What the exercise asks: Reproduce exactly, and only, the lines below from the one containing "localparam logic [4:0] FRAME_BITS = 5'h10;" through the one containing "wire logic [W-1:0]".

Dataset excerpts:
[src/dmc_pkg.sv]
// Constants and types shared by the converter mode-control block.
// Assumes the serial word: read/write flag, 7-bit register index, 8-bit data.
package dmc_pkg;
	localparam logic [6:0] REG_LEFT_ATT  = 7'h10;
	localparam logic [6:0] REG_RIGHT_ATT = 7'h11;
	localparam logic [6:0] REG_FMT_CTRL  = 7'h12;
	localparam logic [6:0] REG_FILT_CTRL = 7'h13;
	localparam logic [6:0] REG_MODE_CTRL = 7'h14;
	localparam logic [6:0] REG_ZERO_STAT = 7'h15;

	// Register 0x12 fields
	localparam int F_LOAD    = 7;
	localparam int F_FMT_LSB = 4;
	localparam int F_DMF_LSB = 2;
	localparam int F_DME     = 1;
	localparam int F_MUTE    = 0;
	// Register 0x13 fields
	localparam int F_REV     = 7;
	localparam int F_ATS_LSB = 5;
	localparam int F_OPE     = 4;
	localparam int F_CLK_OUT_HALF_RATE    = 3;
	localparam int F_CLK_OUT_ENABLE    = 2;
	localparam int F_FLT     = 1;
	localparam int F_INFINITE_ZERO_MUTE    = 0;
	// Register 0x14 fields
	localparam int F_MODULATOR_ORDER_SEL    = 7;
	localparam int F_SYSTEM_RESET_BIT    = 6;
	localparam int F_REGISTER_RESET_BIT    = 5;
	localparam int F_FILTER_BYPASS    = 4;
	localparam int F_SINGLE_CHANNEL_MODE    = 3;
	localparam int F_SINGLE_CHANNEL_MODE_SOURCE_SEL    = 2;
	localparam int F_OS_LSB  = 0;

	localparam logic [7:0] ATT_RST       = 8'hFF;
	localparam logic [7:0] FMT_CTRL_RST  = 8'h00;
	localparam logic [7:0] FILT_CTRL_RST = 8'h04;
	localparam logic [7:0] MODE_CTRL_RST = 8'h00;
	localparam logic [7:0] SELF_CLR_MASK = 8'h60;
	localparam logic [7:0] ATT_MUTE_MAX  = 8'h0E;
	localparam logic [7:0] ATT_FLOOR     = 8'h00;
	localparam logic [2:0] FMT_RSV_MIN   = 3'h6;
	localparam logic [2:0] FMT_DEFAULT   = 3'h0;

	localparam logic [4:0] CMD_BITS   = 5'h08;
	localparam logic [4:0] FRAME_BITS = 5'h10;
	localparam int         RW_POS     = 7;
	localparam int         ZERO_RUN   = 1024;

	typedef enum logic [1:0] {PORT_IDLE, PORT_CMD, PORT_DATA, PORT_END} dmc_port_e;
	typedef enum logic [1:0] {SRC_NORMAL, SRC_BYPASS, SRC_ONEBIT} dmc_src_e;
endpackage

[src/dmc_buf2.sv]
// Two-entry valid/ready buffer: an output register plus one skid entry.
// Assumes both sides run on clk_i; all outputs come from flip-flops.
`timescale 1ns/1ps
`default_nettype none
module dmc_buf2 #(
	parameter int W = 48
) (
	input  wire logic         clk_i,
	input  wire logic         resetn_i,
	input  wire logic         in_valid_i,
	output logic              in_ready_o,
	input  wire logic [W-1:0] in_data_i,
	output logic              out_valid_o,
	input  wire logic         out_ready_i,
	output logic [W-1:0]      out_data_o
);
	typedef struct packed {
		logic [W-1:0] head;
		logic         head_vld;
		logic [W-1:0] skid;
		logic         skid_vld;
		logic         rdy;
	} dmc_buf_s;

	dmc_buf_s st_r;
	dmc_buf_s st_nxt;

	if (W < 2) begin : g_chk
		$error("dmc_buf2: W must be at least 2");
	end

	always_comb begin
		st_nxt = st_r;
		if (st_r.head_vld && out_ready_i) begin
			st_nxt.head_vld = 1'b0;
		end
		if (!st_nxt.head_vld && st_r.skid_vld) begin
			st_nxt.head     = st_r.skid;
			st_nxt.head_vld = 1'b1;
			st_nxt.skid_vld = 1'b0;
		end
		if (in_valid_i && st_r.rdy) begin
			if (!st_nxt.head_vld) begin
				st_nxt.head     = in_data_i;
				st_nxt.head_vld = 1'b1;
			end else begin
				st_nxt.skid     = in_data_i;
				st_nxt.skid_vld = 1'b1;
			end
		end
		// Ready is registered, so a full skid entry refuses the next word
		st_nxt.rdy = !st_nxt.skid_vld;
	end

	always_ff @(posedge clk_i) begin
		if (!resetn_i) begin
			st_r <= '{default: '0, rdy: 1'b1};
		end else begin
			st_r <= st_nxt;
		end
	end

	assign in_ready_o  = st_r.rdy;
	assign out_valid_o = st_r.head_vld;
	assign out_data_o  = st_r.head;

	a_no_overflow: assert property (@(posedge clk_i) disable iff (!resetn_i)
		st_r.skid_vld |-> st_r.head_vld) else $error("skid full while head empty");
endmodule
`default_nettype wire

[src/dmc_mode_ctrl.sv]
// Mode-control logic of a stereo converter: serial control port, mode
// registers, attenuation ramp, mute, zero detection and clock output.
// Assumes control pins, mute pin, mode pin and system clock are asynchronous;
// sample words arrive on clk_i from the audio deserialiser.
//
// Notes on behaviour
// RULE1: bypass bit routes filtered four-wire input
// RULE2: one-bit mode uses system clock pin
// RULE3: host holds word/bit clocks low then
// RULE4: zero flag after 1024 zero samples
// RULE5: infinite-zero mute when both channels zero
// RULE6: mute pin ramps outputs to zero
// RULE7: soft mute bit ramps outputs to zero
// RULE8: ramp speed field sets step rate
// RULE9: control port runs on its own clock
// RULE10: four control wires, select active low
// RULE11: flag one reads, zero writes
// RULE12: per-channel 8-bit attenuation, default 0dB
// RULE13: format field selects input format
// RULE14: emphasis enable and rate fields
// RULE15: rolloff, phase invert, converter disable bits
// RULE16: clock output enable and half rate
// RULE17: system and register reset bits act
// RULE18: oversampling rate and modulator order
// RULE19: single_channel_mode mode and source channel select
// RULE20: read-only zero flag status register
// RULE21: load enable gates attenuation writes
// RULE22: codes up to 14 mean mute
// RULE23: format codes 110 and 111 reserved
// RULE24: 16-bit word, flag, index, data
`timescale 1ns/1ps
`default_nettype none
module dmc_mode_ctrl
	import dmc_pkg::*;
#(
	parameter int SW       = 24,
	parameter int ZERO_LEN = ZERO_RUN
) (
	input  wire logic          clk_i,
	input  wire logic          resetn_i,
	input  wire logic          ctrl_serial_clock_i,
	input  wire logic          ctrl_select_n_i,
	input  wire logic          ctrl_serial_in_i,
	output logic               ctrl_serial_out_o,
	output logic               ctrl_serial_out_oe_o,
	input  wire logic          hw_mute_i,
	input  wire logic          onebit_mode_i,
	input  wire logic          system_clock_in_i,
	output logic               buffered_clock_out_o,
	input  wire logic          sample_valid_i,
	output logic               sample_ready_o,
	input  wire logic [SW-1:0] left_data_in_i,
	input  wire logic [SW-1:0] right_data_in_i,
	output logic               sample_valid_o,
	input  wire logic          sample_ready_i,
	output logic [SW-1:0]      left_sample_o,
	output logic [SW-1:0]      right_sample_o,
	output logic [7:0]         left_atten_code_o,
	output logic [7:0]         right_atten_code_o,
	output logic [1:0]         atten_mute_o,
	output logic               mute_active_o,
	output logic               left_zero_out_o,
	output logic               right_zero_out_o,
	output logic [2:0]         audio_format_sel_o,
	output logic               emphasis_enable_o,
	output logic [1:0]         emphasis_rate_sel_o,
	output logic               rolloff_sel_o,
	output logic               phase_invert_o,
	output logic               converter_disable_o,
	output logic               clk_out_enable_o,
	output logic [1:0]         oversample_rate_sel_o,
	output logic               modulator_order_sel_o,
	output logic               single_channel_mode_o,
	output logic               single_channel_mode_source_sel_o,
	output logic               filter_bypass_o,
	output dmc_src_e           source_mode_o,
	output logic               system_reset_o
);
	localparam int ZW = $clog2(ZERO_LEN + 1);
	localparam logic [ZW-1:0] ZERO_MAX = ZW'(ZERO_LEN);

	if (SW < 16 || SW > 32 || ZERO_LEN < 2) begin : g_chk
		$error("dmc_mode_ctrl: unsupported SW or ZERO_LEN");
	end

	typedef struct packed {
		logic [2:0]           mc_sy;
		logic [2:0]           cs_sy;
		logic [1:0]           mdi_sy;
		logic [1:0]           mute_sy;
		logic [1:0]           onebit_sy;
		logic [2:0]           sck_sy;
		dmc_port_e            port;
		logic [4:0]           bit_cnt;
		logic                 rd;
		logic [15:0]          shin;
		logic [7:0]           shout;
		logic                 ctrl_serial_out;
		logic                 mdo_oe;
		logic [7:0]           r16;
		logic [7:0]           r17;
		logic [7:0]           r18;
		logic [7:0]           r19;
		logic [7:0]           r20;
		logic [1:0][7:0]      applied;
		logic [1:0][7:0]      eff;
		logic [1:0][ZW-1:0]   zcnt;
		logic [1:0]           zflag;
		logic [1:0]           att_mute;
		logic [2:0]           tick_cnt;
		logic                 tick;
		logic                 mute_act;
		logic                 half;
		logic                 sck_out;
		logic                 sys_rst;
		logic [2:0]           fmt;
		dmc_src_e             src;
	} dmc_state_s;

	dmc_state_s    st_r;
	dmc_state_s    st_nxt;
	logic          wr_en;
	logic [6:0]    wr_idx;
	logic [7:0]    wr_dat;
	logic          acc;
	logic          muted;
	logic [2:0]    tmax;
	logic [15:0]   word;
	logic [7:0]    target;
	logic [SW-1:0] single_channel_mode_src;
	logic [SW-1:0] ch_l;
	logic [SW-1:0] ch_r;

	wire mc_rise = st_r.mc_sy[1] & ~st_r.mc_sy[2];
	wire mc_fall = ~st_r.mc_sy[1] & st_r.mc_sy[2];
	wire cs_act  = ~st_r.cs_sy[1];
	wire sck_up  = st_r.sck_sy[1] & ~st_r.sck_sy[2];

	function automatic logic [7:0] read_reg(input dmc_state_s s, input logic [6:0] idx);
		case (idx)
			REG_LEFT_ATT:  read_reg = s.r16;
			REG_RIGHT_ATT: read_reg = s.r17;
			REG_FMT_CTRL:  read_reg = s.r18;
			REG_FILT_CTRL: read_reg = s.r19;
			REG_MODE_CTRL: read_reg = s.r20;
			// RULE20: zero flags readback
			REG_ZERO_STAT: read_reg = {6'h00, s.zflag[1], s.zflag[0]};
			default:       read_reg = 8'h00;
		endcase
	endfunction

	// RULE19: single_channel_mode source selection
	always_comb begin
		single_channel_mode_src = st_r.r20[F_SINGLE_CHANNEL_MODE_SOURCE_SEL] ? right_data_in_i : left_data_in_i;
		ch_l     = st_r.r20[F_SINGLE_CHANNEL_MODE] ? single_channel_mode_src : left_data_in_i;
		ch_r     = st_r.r20[F_SINGLE_CHANNEL_MODE] ? single_channel_mode_src : right_data_in_i;
	end

	always_comb begin
		st_nxt           = st_r;
		wr_en            = 1'b0;
		word             = {st_r.shin[14:0], st_r.mdi_sy[1]};
		wr_idx           = word[14:8];
		wr_dat           = word[7:0];
		target           = ATT_FLOOR;
		st_nxt.mc_sy     = {st_r.mc_sy[1:0], ctrl_serial_clock_i};
		st_nxt.cs_sy     = {st_r.cs_sy[1:0], ctrl_select_n_i};
		st_nxt.mdi_sy    = {st_r.mdi_sy[0], ctrl_serial_in_i};
		st_nxt.mute_sy   = {st_r.mute_sy[0], hw_mute_i};
		st_nxt.onebit_sy = {st_r.onebit_sy[0], onebit_mode_i};
		st_nxt.sck_sy    = {st_r.sck_sy[1:0], system_clock_in_i};
		st_nxt.sys_rst   = 1'b0;

		// RULE9: port timed only by its own serial clock edges
		case (st_r.port)
			PORT_IDLE: begin
				st_nxt.mdo_oe = 1'b0;
				if (cs_act) begin
					st_nxt.port    = PORT_CMD;
					st_nxt.bit_cnt = 5'h00;
				end
			end
			PORT_CMD: begin
				if (!cs_act) begin
					st_nxt.port = PORT_IDLE;
				end else if (mc_rise) begin
					st_nxt.shin    = word;
					st_nxt.bit_cnt = st_r.bit_cnt + 5'h01;
					if (st_nxt.bit_cnt == CMD_BITS) begin
						st_nxt.port = PORT_DATA;
						// RULE11: flag one selects a read
						st_nxt.rd    = word[RW_POS];
						st_nxt.shout = read_reg(st_r, word[6:0]);
					end
				end
			end
			PORT_DATA: begin
				if (!cs_act) begin
					st_nxt.port   = PORT_IDLE;
					st_nxt.mdo_oe = 1'b0;
				end else begin
					// RULE10: readback shifted out on falling edges
					if (mc_fall && st_r.rd) begin
						st_nxt.ctrl_serial_out    = st_r.shout[7];
						st_nxt.shout  = {st_r.shout[6:0], 1'b0};
						st_nxt.mdo_oe = 1'b1;
					end
					if (mc_rise) begin
						st_nxt.shin    = word;
						st_nxt.bit_cnt = st_r.bit_cnt + 5'h01;
						// RULE24: write lands on the sixteenth bit
						if (st_nxt.bit_cnt == FRAME_BITS) begin
							st_nxt.port = PORT_END;
							wr_en       = !st_r.rd;
						end
					end
				end
			end
			PORT_END: begin
				// Last bit stays on the line until select rises
				if (!cs_act) begin
					st_nxt.port   = PORT_IDLE;
					st_nxt.mdo_oe = 1'b0;
				end
			end
			default: begin
				st_nxt.port   = PORT_IDLE;
				st_nxt.mdo_oe = 1'b0;
			end
		endcase

		if (wr_en) begin
			case (wr_idx)
				// RULE12: per-channel attenuation registers
				REG_LEFT_ATT: begin
					st_nxt.r16 = wr_dat;
					// RULE21: load enable gates the applied level
					if (st_r.r18[F_LOAD]) begin
						st_nxt.applied[0] = wr_dat;
					end
				end
				REG_RIGHT_ATT: begin
					st_nxt.r17 = wr_dat;
					if (st_r.r18[F_LOAD]) begin
						st_nxt.applied[1] = wr_dat;
					end
				end
				REG_FMT_CTRL:  st_nxt.r18 = wr_dat;
				REG_FILT_CTRL: st_nxt.r19 = wr_dat;
				REG_MODE_CTRL: begin
					st_nxt.r20 = wr_dat & ~SELF_CLR_MASK;
					// RULE17: reset bits start their action and self-clear
					if (wr_dat[F_REGISTER_RESET_BIT]) begin
						st_nxt.r16     = ATT_RST;
						st_nxt.r17     = ATT_RST;
						st_nxt.r18     = FMT_CTRL_RST;
						st_nxt.r19     = FILT_CTRL_RST;
						st_nxt.r20     = MODE_CTRL_RST;
						st_nxt.applied = {ATT_RST, ATT_RST};
					end
					st_nxt.sys_rst = wr_dat[F_SYSTEM_RESET_BIT];
				end
				default: ;
			endcase
		end

		// Sample side: zero runs and ramp ticks count accepted words
		acc         = sample_valid_i && sample_ready_o;
		tmax        = 3'((4'h1 << st_r.r19[F_ATS_LSB +: 2]) - 4'h1);
		st_nxt.tick = 1'b0;
		if (st_r.sys_rst) begin
			st_nxt.tick_cnt = 3'h0;
		end else if (acc) begin
			// RULE8: one step every 1, 2, 4 or 8 samples
			if (st_r.tick_cnt >= tmax) begin
				st_nxt.tick     = 1'b1;
				st_nxt.tick_cnt = 3'h0;
			end else begin
				st_nxt.tick_cnt = st_r.tick_cnt + 3'h1;
			end
		end

		for (int ch = 0; ch < 2; ch++) begin
			if (st_r.sys_rst) begin
				st_nxt.zcnt[ch]  = '0;
				st_nxt.zflag[ch] = 1'b0;
			end else if (acc) begin
				// RULE4: flag only after an unbroken zero run
				if ((ch == 0 ? left_data_in_i : right_data_in_i) == '0) begin
					if (st_r.zcnt[ch] != ZERO_MAX) begin
						st_nxt.zcnt[ch] = st_r.zcnt[ch] + ZW'(1);
					end
				end else begin
					st_nxt.zcnt[ch] = '0;
				end
				st_nxt.zflag[ch] = (st_nxt.zcnt[ch] == ZERO_MAX);
			end
		end

		// RULE6: mute pin
		// RULE7: soft mute bit
		// RULE5: both channels zero with the bit set
		muted = st_r.mute_sy[1] | st_r.r18[F_MUTE] | (st_r.r19[F_INFINITE_ZERO_MUTE] & (&st_r.zflag));
		st_nxt.mute_act = muted;
		for (int ch = 0; ch < 2; ch++) begin
			target = muted ? ATT_FLOOR : st_r.applied[ch];
			if (st_r.tick) begin
				if (st_r.eff[ch] > target) begin
					st_nxt.eff[ch] = st_r.eff[ch] - 8'h01;
				end else if (st_r.eff[ch] < target) begin
					st_nxt.eff[ch] = st_r.eff[ch] + 8'h01;
				end
			end
			// RULE22: low codes give full attenuation
			st_nxt.att_mute[ch] = (st_nxt.eff[ch] <= ATT_MUTE_MAX);
		end

		// RULE16: clock output; half rate toggles per rising input edge
		// Sampling at clk_i caps a faithful copy near half of clk_i
		if (sck_up) begin
			st_nxt.half = !st_r.half;
		end
		if (!st_r.r19[F_CLK_OUT_ENABLE]) begin
			st_nxt.sck_out = 1'b0;
		end else if (st_r.r19[F_CLK_OUT_HALF_RATE]) begin
			st_nxt.sck_out = st_r.half;
		end else begin
			st_nxt.sck_out = st_r.sck_sy[1];
		end

		// RULE13: format field passes to the deserialiser
		// RULE23: reserved codes fall back to the default format
		st_nxt.fmt = (st_r.r18[F_FMT_LSB +: 3] >= FMT_RSV_MIN) ?
			FMT_DEFAULT : st_r.r18[F_FMT_LSB +: 3];

		// RULE2: one-bit mode takes the system clock pin as bit clock
		// RULE1: bypass takes the filtered four-wire port
		if (st_r.onebit_sy[1]) begin
			st_nxt.src = SRC_ONEBIT;
		end else if (st_r.r20[F_FILTER_BYPASS]) begin
			st_nxt.src = SRC_BYPASS;
		end else begin
			st_nxt.src = SRC_NORMAL;
		end
	end

	always_ff @(posedge clk_i) begin
		if (!resetn_i) begin
			st_r <= '{mc_sy: 3'h0, cs_sy: 3'h7, port: PORT_IDLE, r16: ATT_RST, r17: ATT_RST,
				r18: FMT_CTRL_RST, r19: FILT_CTRL_RST, r20: MODE_CTRL_RST,
				applied: {ATT_RST, ATT_RST}, eff: {ATT_RST, ATT_RST}, src: SRC_NORMAL,
				fmt: FMT_DEFAULT, default: '0};
		end else begin
			st_r <= st_nxt;
		end
	end

	dmc_buf2 #(
		.W(2 * SW)
	) u_buf (
		.clk_i       (clk_i),
		.resetn_i    (resetn_i),
		.in_valid_i  (sample_valid_i),
		.in_ready_o  (sample_ready_o),
		.in_data_i   ({ch_l, ch_r}),
		.out_valid_o (sample_valid_o),
		.out_ready_i (sample_ready_i),
		.out_data_o  ({left_sample_o, right_sample_o})
	);

	assign ctrl_serial_out_o     = st_r.ctrl_serial_out;
	assign ctrl_serial_out_oe_o  = st_r.mdo_oe;
	assign buffered_clock_out_o  = st_r.sck_out;
	assign left_atten_code_o     = st_r.eff[0];
	assign right_atten_code_o    = st_r.eff[1];
	assign atten_mute_o          = st_r.att_mute;
	assign mute_active_o         = st_r.mute_act;
	assign left_zero_out_o       = st_r.zflag[0];
	assign right_zero_out_o      = st_r.zflag[1];
	assign audio_format_sel_o    = st_r.fmt;
	// RULE14: emphasis controls
	assign emphasis_enable_o     = st_r.r18[F_DME];
	assign emphasis_rate_sel_o   = st_r.r18[F_DMF_LSB +: 2];
	// RULE15: filter and output controls
	assign rolloff_sel_o         = st_r.r19[F_FLT];
	assign phase_invert_o        = st_r.r19[F_REV];
	assign converter_disable_o   = st_r.r19[F_OPE];
	assign clk_out_enable_o      = st_r.r19[F_CLK_OUT_ENABLE];
	// RULE18: modulator settings
	assign oversample_rate_sel_o = st_r.r20[F_OS_LSB +: 2];
	assign modulator_order_sel_o = st_r.r20[F_MODULATOR_ORDER_SEL];
	assign single_channel_mode_o = st_r.r20[F_SINGLE_CHANNEL_MODE];
	assign single_channel_mode_source_sel_o     = st_r.r20[F_SINGLE_CHANNEL_MODE_SOURCE_SEL];
	assign filter_bypass_o       = st_r.r20[F_FILTER_BYPASS];
	assign source_mode_o         = st_r.src;
	assign system_reset_o        = st_r.sys_rst;

	a_left_att_write: assert property (@(posedge clk_i) disable iff (!resetn_i) // RULE12
		wr_en && wr_idx == REG_LEFT_ATT |=> st_r.r16 == $past(wr_dat))
		else $error("left attenuation write lost");
	a_att_load_hold: assert property (@(posedge clk_i) disable iff (!resetn_i) // RULE21
		wr_en && !st_r.r18[F_LOAD] && wr_idx != REG_MODE_CTRL |=> $stable(st_r.applied))
		else $error("applied level changed with load disabled");
	a_zero_flag_run: assert property (@(posedge clk_i) disable iff (!resetn_i) // RULE4
		$rose(st_r.zflag[0]) |-> $past(st_r.zcnt[0]) == ZERO_MAX - ZW'(1))
		else $error("zero flag set before the full run");
	a_zero_flag_drop: assert property (@(posedge clk_i) disable iff (!resetn_i) // RULE20
		acc && left_data_in_i != '0 |=> !st_r.zflag[0] && st_r.zcnt[0] == '0)
		else $error("zero flag kept after nonzero sample");
	a_pin_mute_ramp: assert property (@(posedge clk_i) disable iff (!resetn_i) // RULE6
		st_r.mute_sy[1] && st_r.tick && st_r.eff[0] != ATT_FLOOR
		|=> st_r.eff[0] == $past(st_r.eff[0]) - 8'h01)
		else $error("mute pin did not ramp down");
	a_soft_mute_act: assert property (@(posedge clk_i) disable iff (!resetn_i) // RULE7
		st_r.r18[F_MUTE] |=> st_r.mute_act)
		else $error("soft mute not applied");
	a_inf_zero_mute: assert property (@(posedge clk_i) disable iff (!resetn_i) // RULE5
		st_r.r19[F_INFINITE_ZERO_MUTE] && (&st_r.zflag) |=> st_r.mute_act)
		else $error("infinite zero mute not applied");
	a_ramp_spacing: assert property (@(posedge clk_i) disable iff (!resetn_i) // RULE8
		st_r.tick |-> $past(st_r.tick_cnt) == $past(tmax) && $past(acc))
		else $error("ramp tick at wrong sample");
	a_read_no_write: assert property (@(posedge clk_i) disable iff (!resetn_i) // RULE11
		st_r.port == PORT_DATA && st_r.rd |-> !wr_en)
		else $error("read frame wrote a register");
	a_mdo_release: assert property (@(posedge clk_i) disable iff (!resetn_i) // RULE10
		!cs_act && st_r.port != PORT_IDLE |=> !st_r.mdo_oe)
		else $error("readback still driven after deselect");
	a_mode_reset: assert property (@(posedge clk_i) disable iff (!resetn_i) // RULE17
		wr_en && wr_idx == REG_MODE_CTRL && wr_dat[F_REGISTER_RESET_BIT]
		|=> st_r.r18 == FMT_CTRL_RST ##1 st_r.r20 == MODE_CTRL_RST)
		else $error("register reset not applied");
	a_bypass_route: assert property (@(posedge clk_i) disable iff (!resetn_i) // RULE1
		st_r.r20[F_FILTER_BYPASS] && !st_r.onebit_sy[1] |=> st_r.src == SRC_BYPASS)
		else $error("bypass route not selected");
endmodule
`default_nettype wire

Exercise output:
	localparam logic [4:0] FRAME_BITS = 5'h10;
	localparam int         RW_POS     = 7;
	localparam int         ZERO_RUN   = 1024;

	typedef enum logic [1:0] {PORT_IDLE, PORT_CMD, PORT_DATA, PORT_END} dmc_port_e;
	typedef enum logic [1:0] {SRC_NORMAL, SRC_BYPASS, SRC_ONEBIT} dmc_src_e;
endpackage

[src/dmc_buf2.sv]
// Two-entry valid/ready buffer: an output register plus one skid entry.
// Assumes both sides run on clk_i; all outputs come from flip-flops.
`timescale 1ns/1ps
`default_nettype none
module dmc_buf2 #(
	parameter int W = 48
) (
	input  wire logic         clk_i,
	input  wire logic         resetn_i,
	input  wire logic         in_valid_i,
	output logic              in_ready_o,
	input  wire logic [W-1:0] in_data_i,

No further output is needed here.